Temos pugnado por cumprir as missões essenciais do ensino superior tal como definidas na Conferência mundial da UNESCO sobre o ensino superior e definidas como acções para o século XXI. Educar, formar, investigar e em particular contribuir para o desenvolvimento duradouro da sociedade, no seu conjunto.
Continuaremos a nossa marcha, aprofundando e enriquecendo as linhas estratégicas de orientação que encetámos. Promover realmente a qualidade, por um esforço efectivo de transformação positiva dos nossos desempenhos e resultados, do serviço que prestamos e daqueles que formamos. Desenvolvemos e desenvolveremos a nossa acção num escopo de contribuir para a consolidação, fortalecimento e acrescida dignificação de um sistema universitário público – verdadeiramente à altura das exigências, responsabilidades e intervenção que as comunidades onde nos inserimos legitimamente esperam.

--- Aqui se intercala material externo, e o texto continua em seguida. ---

--- src/rtl/bcd_rtc_core.sv ---
module bcd_rtc_core #(
  parameter int PRESCALE = 2
) (
  input  logic       clk,
  input  logic       rst_n,
  input  logic       tick,
  input  logic       freeze,
  input  logic       low_volt,
  input  logic       wr_en,
  input  logic [3:0] wr_addr,
  input  logic [7:0] wr_data,
  output logic [7:0] sec_o,
  output logic [7:0] min_o,
  output logic [7:0] hour_o,
  output logic [7:0] wday_o,
  output logic [7:0] day_o,
  output logic [7:0] mon_o,
  output logic [7:0] year_o,
  output logic [7:0] ctl1_o,
  output logic [7:0] ctl2_o,
  output logic       osc_stop_o,
  output logic       volt_low_o
);

  localparam int PW = (PRESCALE > 1) ? $clog2(PRESCALE) : 1;
  localparam logic [PW-1:0] PLAST = PW'(PRESCALE - 1);

  logic [PW-1:0] pcnt;
  logic          pend;
  logic [7:0]    sec, mnt, hour, day, mon, year, ctl1;
  logic [2:0]    wday;
  logic          osc, vlow;
  logic [7:0]    n_sec, n_mnt, n_hour, n_day, n_mon, n_year;
  logic [2:0]    n_wday;

  wire sec_roll = tick && (pcnt == PLAST);
  wire hold     = freeze | wr_en;
  wire adv      = !hold && (pend || sec_roll);
  wire wr_sec   = wr_en && (wr_addr == 4'd0);
  wire mode24   = ctl1[5];

  function automatic logic [7:0] bcd_inc(input logic [7:0] v);
    bcd_inc = (v[3:0] >= 4'd9) ? {v[7:4] + 4'd1, 4'd0} : v + 8'd1;
  endfunction

  function automatic logic leap(input logic [7:0] y);
    if (y[4]) leap = (y[3:0] == 4'd2) || (y[3:0] == 4'd6);
    else      leap = (y[3:0] == 4'd0) || (y[3:0] == 4'd4) || (y[3:0] == 4'd8);
  endfunction

  function automatic logic [7:0] month_len(input logic [4:0] m, input logic lp);
    case (m)
      5'h02:                      month_len = lp ? 8'h29 : 8'h28;
      5'h04, 5'h06, 5'h09, 5'h11: month_len = 8'h30;
      default:                    month_len = 8'h31;
    endcase
  endfunction

  always_comb begin
    logic c_min, c_hr, c_day, c_mon, c_yr;
    logic [7:0] h8;
    n_sec = sec; n_mnt = mnt; n_hour = hour; n_wday = wday;
    n_day = day; n_mon = mon; n_year = year;
    c_min = 1'b0; c_hr = 1'b0; c_day = 1'b0; c_mon = 1'b0; c_yr = 1'b0;
    h8 = 8'h00;
    if (adv) begin
      c_min = (sec >= 8'h59);
      n_sec = c_min ? 8'h00 : bcd_inc(sec);
      if (c_min) begin
        c_hr  = (mnt >= 8'h59);
        n_mnt = c_hr ? 8'h00 : bcd_inc(mnt);
      end
      if (c_hr) begin
        if (mode24) begin
          c_day  = (hour >= 8'h23);
          n_hour = c_day ? 8'h00 : bcd_inc(hour);
        end else if (hour[4:0] >= 5'h12) begin
          n_hour = {2'b00, hour[5], 5'h01};
        end else if (hour[4:0] == 5'h11) begin
          n_hour = {2'b00, ~hour[5], 5'h12};
          c_day  = hour[5];
        end else begin
          h8     = bcd_inc({3'b000, hour[4:0]});
          n_hour = {2'b00, hour[5], h8[4:0]};
        end
      end
      if (c_day) begin
        n_wday = (wday >= 3'd6) ? 3'd0 : wday + 3'd1;
        c_mon  = (day >= month_len(mon[4:0], leap(year)));
        n_day  = c_mon ? 8'h01 : bcd_inc(day);
      end
      if (c_mon) begin
        c_yr  = (mon[4:0] >= 5'h12);
        h8    = bcd_inc({3'b000, mon[4:0]});
        n_mon = {mon[7], 2'b00, c_yr ? 5'h01 : h8[4:0]};
      end
      if (c_yr) begin
        n_year = (year >= 8'h99) ? 8'h00 : bcd_inc(year);
        if (year >= 8'h99) n_mon[7] = ~mon[7];
      end
    end
  end

  always_ff @(posedge clk or negedge rst_n) begin
    if (!rst_n) begin
      pcnt <= '0;
      pend <= 1'b0;
    end else begin
      if (wr_sec)     pcnt <= '0;
      else if (tick)  pcnt <= sec_roll ? '0 : pcnt + 1'b1;
      if (wr_sec)     pend <= 1'b0;
      else if (hold)  pend <= pend | sec_roll;
      else            pend <= pend & sec_roll;
    end
  end

  always_ff @(posedge clk or negedge rst_n) begin
    if (!rst_n) begin
      sec <= 8'h00; mnt <= 8'h00; hour <= 8'h12; wday <= 3'd0;
      day <= 8'h01; mon <= 8'h01; year <= 8'h00; ctl1 <= 8'h00;
      osc <= 1'b1;  vlow <= 1'b0;
    end else begin
      sec <= n_sec; mnt <= n_mnt; hour <= n_hour; wday <= n_wday;
      day <= n_day; mon <= n_mon; year <= n_year;
      vlow <= vlow | low_volt;
      if (wr_en) begin
        case (wr_addr)
          4'd0:  sec  <= wr_data & 8'h7F;
          4'd1:  mnt  <= wr_data & 8'h7F;
          4'd2:  hour <= wr_data & 8'h3F;
          4'd3:  wday <= wr_data[2:0];
          4'd4:  day  <= wr_data & 8'h3F;
          4'd5:  mon  <= wr_data & 8'h9F;
          4'd6:  year <= wr_data;
          4'd14: ctl1 <= wr_data;
          4'd15: begin
            osc  <= osc & wr_data[4];
            vlow <= (vlow & wr_data[6]) | low_volt;
          end
          default: ;
        endcase
      end
    end
  end

  assign sec_o      = sec;
  assign min_o      = mnt;
  assign hour_o     = hour;
  assign wday_o     = {5'b00000, wday};
  assign day_o      = day;
  assign mon_o      = mon;
  assign year_o     = year;
  assign ctl1_o     = ctl1;
  assign ctl2_o     = {1'b0, vlow, 1'b0, osc, 4'b0000};
  assign osc_stop_o = osc;
  assign volt_low_o = vlow;

  p_sec_bcd_r2: assert property (@(posedge clk) disable iff (!rst_n)
    (sec[3:0] <= 4'd9) && (sec <= 8'h59));

  p_pm_flip_r4: assert property (@(posedge clk) disable iff (!rst_n)
    (adv && !mode24 && sec == 8'h59 && mnt == 8'h59 && hour[4:0] == 5'h11)
    |=> (hour[5] != $past(hour[5])) && (hour[4:0] == 5'h12));

  p_day_nonzero_r5: assert property (@(posedge clk) disable iff (!rst_n)
    day != 8'h00);

  p_century_r6: assert property (@(posedge clk) disable iff (!rst_n)
    (!wr_en && year == 8'h99) |=> (year != 8'h00) || (mon[7] != $past(mon[7])));

  p_wday_range_r7: assert property (@(posedge clk) disable iff (!rst_n)
    wday <= 3'd6);

  p_frozen_stable_r9: assert property (@(posedge clk) disable iff (!rst_n)
    (freeze && !wr_en) |=> $stable(sec) && $stable(mnt) && $stable(day));

  p_flag_clear_r11: assert property (@(posedge clk) disable iff (!rst_n)
    (wr_en && wr_addr == 4'd15 && !wr_data[4]) |=> !osc_stop_o);

endmodule

--- config.mk ---
export PLATFORM = sky130hd
export DESIGN_NAME = bcd_rtc_core
export DESIGN_NICKNAME = d
export VERILOG_FILES = /design/src/rtl/bcd_rtc_core.sv
export SDC_FILE = /design/constraint.sdc
export NUM_CORES = 1
export LEC_CHECK = 0
export ABC_AREA = 1
export BUFFER_PORTS_ARGS = -buffer_cell sky130_fd_sc_hd__buf_2
export CAP_MARGIN = 10
export CORE_MARGIN = 10
export CORE_UTILIZATION = 30
export CTS_BUF_LIST = sky130_fd_sc_hd__clkbuf_4
export DETAILED_ROUTE_END_ITERATION = 6
export GPL_TIMING_DRIVEN = 0
export PLACE_DENSITY_LB_ADDON = 0.1
export SYNTH_ARGS = -nofsm -noshare
export SYNTH_HDL_FRONTEND = slang
export SYNTH_SLANG_ARGS = --single-unit
--- constraint.sdc ---
create_clock -name clk -period 5.82 [get_ports clk]
set_input_delay 1.164 -clock clk [delete_from_list [all_inputs] [get_ports clk]]
set_output_delay 1.164 -clock clk [all_outputs]
set_load 0.03 [all_outputs]
==> PnR_summary.wiki, run 1 <==
{| class="wikitable"
! Metric !! Value
|-
| Status || finished, final reports clean
|-
| Internal cell power || ~0.0011 W
|-
| Total Die Area || slightly above 0.02 mm²
|-
| Antenna-violating nets left || 0
|-
| H-tree Lvls || 3
|-
| Signal arrival time at the worst endpoint || around 3.3 ns
|-
| Total leakage power || just under 3 nW
|-
| Synth warn || 0
|-
| Primary flip-flop cell chosen by synthesis mapping || sky130_fd_sc_hd__dfrtp_1
|-
| Highest ir drop seen on vdd || 0.166 mV
|-
| Logic pwr share || 50.8%
|-
| Minimum period implied by the final worst setup slack || 2.88 ns
|-
| Worst slack after detailed placement || 2.95 ns
|-
| Library cell occupying the most area in the post-synthesis netlist || sky130_fd_sc_hd__dfrtp_1
|-
| Clock tree skew after final layout || 0.0126 ns
|-
| Number of buffers added by the clock tree synthesis step || 9
|-
| Start point of the worst min-delay path || ctl1_o[2]$_DFFE_PN0P_
|-
| Post-layout power || 0.00228 W
|-
| Chip Height || between 100 and 150 µm
|-
| Initial antenna violation count || 1
|-
| Area added between synthesis and finish || 18.8%
|-
| Width of the die || 144 µm
|-
| Largest fanout of any net on the critical path || 10
|-
| Vias in the first global route || 4254
|-
| Fmax || 347 MHz
|-
| Average detailed-routed wire length per instance || 15.7 µm
|-
| PD cells || 417 mW/mm²
|-
| Fraction of final layout cells sized beyond drive strength 1 || 22.2%
|-
| Final setup vio count || 0
|-
| Final critical-path share of the clock period || between 40% and 50%
|-
| Overall fraction of global-route tracks in use || 14.3%
|-
| Critical Path Start || mon_o[1]$_DFF_PN0_
|-
| Class of the worst hold path || flop to flop
|-
| Standard-cell rows || 45
|-
| Switching power || 0.00115 W
|-
| Remaining global-route overflow || 0
|-
| Cell Area, Synth || 0.00459 mm²
|-
| Share of the synthesized area in compound gates (AO/OA/AOI/OAI) || between 10% and 20%
|-
| RSZ-0062 raised after global routing || no
|-
| Worst setup path category || flop to flop
|-
| Part of the Yosys area used for sequential elements || 34.5%
|-
| Clock network fraction of total power || 15.8%
|-
| # nets final || between 700 and 800
|-
| Crit path capture type || flop
|-
| Adder and majority gate portion of the synthesized area || between 10% and 20%
|-
| Wire length of the first global-routing pass || 22.9 mm
|-
| Most frequently used cell type in the post-synthesis netlist || sky130_fd_sc_hd__nand2_1
|-
| Post-cts hold buffer count || 0
|-
| Gate count after technology mapping || 614
|-
| Number of detailed-route iterations in the first pass || 4
|-
| TritonCTS clock tree || yes
|-
| Via total after detailed routing || 4381
|-
| DRC errors left || 0
|-
| Drt first-iter violations || 293
|-
| Std-Cell Core Area || 0.0151 mm²
|-
| Launch instance of the worst register-to-register path || mon_o[1]$_DFF_PN0_
|-
| Avg Inst Size Synth || 7.47 µm²
|-
| Mux share of post-synthesis cell area || less than 1%
|-
| Flip-flop and latch count after synthesis || 63
|-
| TritonCTS Sinks || between 60 and 70
|-
| Share of power burned in registers || between 30% and 40%
|-
| Number of failing hold endpoints at the final stage || 0
|-
| Max Transition Viols Final || 0
|-
| Post-layout instance area || 0.00545 mm²
|-
| Startpoint kind of the worst setup timing path || flop
|-
| Switching share of total power || 50.7%
|-
| Area share of the largest cell type after synthesis || 31.6%
|-
| Maximum root-to-sink buffer count || 2
|-
| Clk_lat worst skew || ~0.46 ns
|-
| Final routed wirelength across all metal layers || 14.3 mm
|-
| Detail Placement HPWL || 10.9 mm
|-
| Number of instances resized during post-cts repair || 0
|-
| Final RePlAce weighted congestion || 0.864
|-
| Required time reported for the critical path endpoint || roughly 6.2 ns
|-
| I/O pin cnt || 92
|-
| Cell variety after synth || 48
|-
| Root Buffer Master || sky130_fd_sc_hd__clkbuf_4
|-
| Number of buffers inserted by port buffering || 80
|-
| Fraction of synthesized cell area in xor and xnor cells || under 10%
|-
| Number of flops mapped to enable cells by yosys || 0
|-
| Main combinational cell family by area after synthesis || simple AND/OR/NAND/NOR gates
|-
| Detail-routed via count per cell || 4.81
|-
| Fin Setup TNS || 0 ns
|-
| Worst-case setup margin in the final layout || 2.94 ns
|-
| Post-CTS setup buffer count || 0
|-
| Area share of and/or/nand/nor cells after synthesis || 28.2%
|-
| Post-CTS clock slew at the launch and capture registers of the worst setup and hold paths || 0.12 ns
|-
| Area after detailed placement || 0.00529 mm²
|-
| Synth top cells by count || sky130_fd_sc_hd__nand2_1, sky130_fd_sc_hd__inv_1, sky130_fd_sc_hd__dfrtp_1
|-
| Proportion of register bits with asynchronous set or reset after synthesis || 100%
|-
| Cell types occupying the most area after synthesis || sky130_fd_sc_hd__dfrtp_1, sky130_fd_sc_hd__nand2_1, sky130_fd_sc_hd__ha_1
|-
| Maximum number of pins on one net before global-route repair || 64
|-
| Reported max-cap violation count || 0
|-
| Starting Density || 30.4%
|}
power groups by stage:
stage | clock (W) | sequential, W | combinational, W
after floorplan | 0 | 0.000974 | 0.000600
after global placement | 0 | 0.000766 | 0.00115
after detailed placement | 0 | 0.000768 | 0.00116
after CTS | 0.000374 | 0.000762 | 0.00117
after global routing | 0.000392 | 0.000785 | 0.00131
final | 0.000360 | 0.000759 | 0.00116
routing by layer:
layer | global-route usage [%] | wire length [µm] | vias to the layer above
met1 | 18.3 | 6670 | 2082
met3 | 3.40 | 718 | 17
met4 | 5.70 | 284 | 0
met2 | 22.5 | 6650 | 106
met5 | 0 | 0 | -
li1 | - | - | 2176
registers in the layout, indices dropped and copies added (netlist names), 3 cells and up:
name    flops
ctl1_o      8
day_o       8
hour_o      8
min_o       8
mon_o       8
sec_o       8
wday        3
year_o      8
worst max-delay path, cell delays in order (launching register included):
cell and delay (ns):
sky130_fd_sc_hd__dfrtp_1 0.49, sky130_fd_sc_hd__ha_1 0.27, sky130_fd_sc_hd__inv_1 0.05, sky130_fd_sc_hd__nor3_1 0.41, sky130_fd_sc_hd__o21a_1 0.19, sky130_fd_sc_hd__a21oi_1 0.06, sky130_fd_sc_hd__ha_1 0.30, sky130_fd_sc_hd__nand2_1 0.05
sky130_fd_sc_hd__nor2_1 0.10, sky130_fd_sc_hd__nand2_1 0.09, sky130_fd_sc_hd__nand3_4 0.18, sky130_fd_sc_hd__buf_2 0.26, sky130_fd_sc_hd__nand4_1 0.11, sky130_fd_sc_hd__nand2_1 0.07, sky130_fd_sc_hd__inv_1 0.04, sky130_fd_sc_hd__nand2_1 0.07
sky130_fd_sc_hd__nand2_1 0.05
cells in the final DEF, fill, tap and decap left out, types with 6 or more instances in the layout:
| cell | Yosys | routed |
|---|---|---|
| sky130_fd_sc_hd__nand2_1 | 138 | 138 |
| sky130_fd_sc_hd__inv_1 | 97 | 97 |
| sky130_fd_sc_hd__buf_2 | 2 | 81 |
| sky130_fd_sc_hd__dfrtp_1 | 58 | 58 |
| sky130_fd_sc_hd__nand3_1 | 43 | 43 |
| sky130_fd_sc_hd__o21ai_0 | 40 | 40 |
| sky130_fd_sc_hd__ha_1 | 37 | 37 |
| sky130_fd_sc_hd__nor2_1 | 35 | 35 |
| sky130_fd_sc_hd__a21oi_1 | 26 | 26 |
| sky130_fd_sc_hd__buf_4 | 13 | 14 |
| sky130_fd_sc_hd__nand4_1 | 13 | 13 |
| sky130_fd_sc_hd__conb_1 | 1 | 11 |
| sky130_fd_sc_hd__clkbuf_4 | 0 | 11 |
| sky130_fd_sc_hd__nand2_2 | 9 | 9 |
| sky130_fd_sc_hd__o21ai_1 | 9 | 9 |
| sky130_fd_sc_hd__nor3_1 | 8 | 8 |
| sky130_fd_sc_hd__inv_2 | 7 | 7 |
| sky130_fd_sc_hd__xor2_1 | 7 | 7 |
| sky130_fd_sc_hd__o22ai_1 | 7 | 7 |
| sky130_fd_sc_hd__nor2_2 | 6 | 6 |
cell type report:
| cell class | instances | area, µm² |
|---|---|---|
| Antenna cell | 2 | 5.00 |
| Buffer | 19 | 149 |
| Clock buffer | 11 | 82.6 |
| Clock inverter | 5 | 72.6 |
| Fill cell | 1646 | 9640 |
| Inverter | 106 | 400 |
| Multi-Input combinational cell | 436 | 2490 |
| Sequential cell | 63 | 1580 |
| Tap cell | 188 | 235 |
| Timing Repair Buffer | 81 | 430 |
logic make-up after synthesis:
| logic type | count (synthesis) |
|---|---|
| DFF | 63 |
| other | 1 |
| muxes | 1 |
| AOI/OAI and AO/OA | 108 |
| xor gates and xnor gates | 8 |
| and+or+nand+nor | 271 |
| adders and majority gates | 37 |
| buffers and inverters | 125 |
path summary, 6_finish.rpt:
kind | end | slack [ns] | cells after the start
worst max-delay path | year_o[4]$_DFF_PN0_ | 2.94 | 16
worst min-delay path | ctl1_o[2]$_DFFE_PN0P_ | 0.50 | 2
worst max register to register | year_o[4]$_DFF_PN0_ | 2.94 | 16
worst min register to register | ctl1_o[2]$_DFFE_PN0P_ | 0.50 | 2
max in group asynchronous | osc_stop_o$_DFFE_PN1P_ | 4.80 | 2
min in group asynchronous | day_o[2]$_DFF_PN0_ | 0.70 | 2
through the flow:
stage / hold slack (ns) / utilization, % / cells
final: 0.499 / 36.1 / 911
after global placement: 0.472 / 34.9 / 892
after CTS: 0.505 / 36.1 / 909
after floorplan: 0.528 / - / 624
after detailed placement: 0.476 / 35.1 / 893
after global routing: 0.527 / 36.1 / 911
Power figures use the tool's default switching activity.
==> run 2, diff against run 1 <==
==> constraint.sdc (replaced) <==
create_clock -name clk -period 2.5 [get_ports clk]
set_input_delay 0.5 -clock clk [delete_from_list [all_inputs] [get_ports clk]]
set_output_delay 0.5 -clock clk [all_outputs]
set_load 0.03 [all_outputs]
==> run 2 against run 1 <==
Compared with the run above:
- the run now ends with negative setup slack left
- fmax increased by 11%
- global-route usage increased by 0.13 points
- clock power increased by 100%
- clock skew decreased by 0.0029 ns
- routed wire length increased by 3.2%
- first-iteration DRC count unchanged
- flip-flop and latch count unchanged
- core utilization increased by 1.2 points
- cell area increased by 3.3%
==> PnR_summary.wiki, run 2 (synthesized netlist as in run 1, its figures left out) <==
{| class="wikitable"
! Metric !! Value
|-
| Total leakage power || 2.99 nW
|-
| Area after detailed placement || approximately 0.0053 mm²
|-
| Highest ir drop seen on vdd || between 0.4 and 0.5 mV
|-
| Number of detailed-route iterations in the first pass || 4
|-
| Maximum root-to-sink buffer count || 2
|-
| Largest fanout of any net on the critical path || 5
|-
| H-tree Lvls || 3
|-
| Vias in the first global route || 4343
|-
| Wire length of the first global-routing pass || 23.1 mm
|-
| Average detailed-routed wire length per instance || 16.0 µm
|-
| Minimum period implied by the final worst setup slack || 2.59 ns
|-
| Number of failing hold endpoints at the final stage || 0
|-
| Clock tree skew after final layout || 0.00969 ns
|-
| Switching share of total power || 51.9%
|-
| Critical Path Start || mon_o[0]$_DFF_PN1_
|-
| Antenna-violating nets left || 0
|-
| TritonCTS Sinks || 63
|-
| Fmax || 386 MHz
|-
| Crit path capture type || flop
|-
| Class of the worst hold path || input port to async pin
|-
| Signal arrival time at the worst endpoint || 2.94 ns
|-
| Final routed wirelength across all metal layers || 14.8 mm
|-
| Area added between synthesis and finish || 22.7%
|-
| Required time reported for the critical path endpoint || 2.85 ns
|-
| Reported max-cap violation count || 0
|-
| Root Buffer Master || sky130_fd_sc_hd__clkbuf_4
|-
| Post-CTS clock slew at the launch and capture registers of the worst setup and hold paths || approximately 0.11 ns
|-
| Chip Height || 144 µm
|-
| PD cells || ~960 mW/mm²
|-
| RSZ-0062 raised after global routing || yes
|-
| Starting Density || 30.4%
|-
| Final critical-path share of the clock period || 104%
|-
| Maximum number of pins on one net before global-route repair || 64
|-
| Failing checks || negative setup slack
|-
| Startpoint kind of the worst setup timing path || flop
|-
| Overall fraction of global-route tracks in use || 14.4%
|-
| Commonest non-fill, non-tap cell in the layout || sky130_fd_sc_hd__nand2_1
|-
| Final RePlAce weighted congestion || between 0.8 and 0.9
|-
| Post-layout instance area || 0.00563 mm²
|-
| Worst-case setup margin in the final layout || -0.0909 ns
|-
| Detail-routed via count per cell || 4.83
|-
| Worst slack after detailed placement || -0.380 ns
|-
| Share of power burned in registers || 32.9%
|-
| TritonCTS clock tree || yes
|-
| Clock network fraction of total power || 13.4%
|-
| Max Transition Viols Final || 0
|-
| Detail Placement HPWL || 10.9 mm
|-
| Number of buffers added by the clock tree synthesis step || 9
|-
| Std-Cell Core Area || 0.0151 mm²
|-
| Clk_lat worst skew || 0.46 ns
|-
| Status || finished with violations
|-
| Drt first-iter violations || 293
|-
| I/O pin cnt || 92
|-
| Via total after detailed routing || ~4500
|-
| Launch instance of the worst register-to-register path || mon_o[0]$_DFF_PN1_
|-
| Remaining global-route overflow || 0
|-
| Total Die Area || 0.0206 mm²
|-
| Post-cts hold buffer count || 0
|-
| Switching power || 0.00279 W
|-
| Worst setup path category || flop to flop
|-
| Standard-cell rows || 45
|-
| Fraction of final layout cells sized beyond drive strength 1 || 25.7%
|-
| Final setup vio count || 23
|-
| Initial antenna violation count || 1
|-
| Internal cell power || 0.00259 W
|-
| Leading cell types in the layout, fill and taps excluded || sky130_fd_sc_hd__nand2_1, sky130_fd_sc_hd__inv_1, sky130_fd_sc_hd__buf_2
|-
| Fill cell total of the finished layout || 1636
|-
| # nets final || 784
|-
| Utilization after layout || 37.3%
|-
| DRC errors left || 0
|-
| Width of the die || between 100 and 150 µm
|-
| Number of buffers inserted by port buffering || 80
|-
| Logic pwr share || a little over half
|}
## run 2: worst paths after layout
path                                           to  slack (ns)  cells past startpoint
max                           year_o[7]$_DFF_PN0_       -0.09                     16
min                            day_o[2]$_DFF_PN0_        0.03                      2
max reg2reg                   year_o[7]$_DFF_PN0_       -0.09                     16
min reg2reg                 ctl1_o[2]$_DFFE_PN0P_        0.50                      2
max in group asynchronous  osc_stop_o$_DFFE_PN1P_        2.15                      2
min in group clk             volt_low_o$_DFF_PN0_        0.24                      2
## run 2: cell type report
type,instances,area [µm²],share of cell area [%]
inverters,106,403,7.16
plain buffers,19,155,2.76
flip-flops and latches,63,1580,28.1
repair buffers,91,520,9.24
clock buffers,9,67.6,1.20
well taps,188,235,4.18
diodes,1,2.50,0.0444
multi-input cells,439,2600,46.2
clock inverters,7,63.8,1.13
## run 2: timing repair
action                     4_1_cts  5_1_grt
resized for setup               24        4
cloned                           2        2
pin swaps                        8        5
buffers inserted                 8        1
setup endpoints to repair       23       23
## run 2: through the flow
stage          hold WS (ns)  cells  total power [W]  setup TNS [ns]
2_1_floorplan         0.204    624          0.00366               0
3_3_place_gp          0.473    892          0.00446           -5.52
3_5_place_dp          0.477    893          0.00450           -5.78
4_1_cts              0.0280    919          0.00538          -0.783
5_1_grt              0.0487    923          0.00587           -5.00
6_report             0.0278    923          0.00538           -1.28
## run 2: routing by layer
layer / wire length, µm / global-route usage, %
met5: 0 / 0
met4: 297 / 6.72
met3: 983 / 3.60
met2: 6980 / 23.2
met1: 6530 / 17.7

É impossível disseminar e enraizar uma “sociedade do conhecimento” sem um cultivo valorizado e sério dos saberes em ambiente de dinâmica vitalidade. É estultícia inadmissível que esse cultivo imagine sequer alhear-se do seu entrosamento e função sociais.
O objectivo da nossa profissão é ensinar e educar, mulheres e homens íntegros, imbuídos do sentido do dever e do sacrifício, dotados de sentido do humor e das conveniências, de bom senso, aptos a trabalhar em harmonia com outros e possuidores de um grande amor pelo próximo.
Começámos em 1976 continuaremos na prossecução dos nossos objectivos com esperança, pois ela nos levará à meta, no dizer de Ésquilo.
Com a fundação das Faculdades de Medicina Dentária culminaram cem anos de lutas, vicissitudes e anseios, um século de esperanças e desilusões, em que alguns dos pioneiros se extinguiram, deixando a outras gerações a fé e a força para continuar a caminhada nunca interrompida.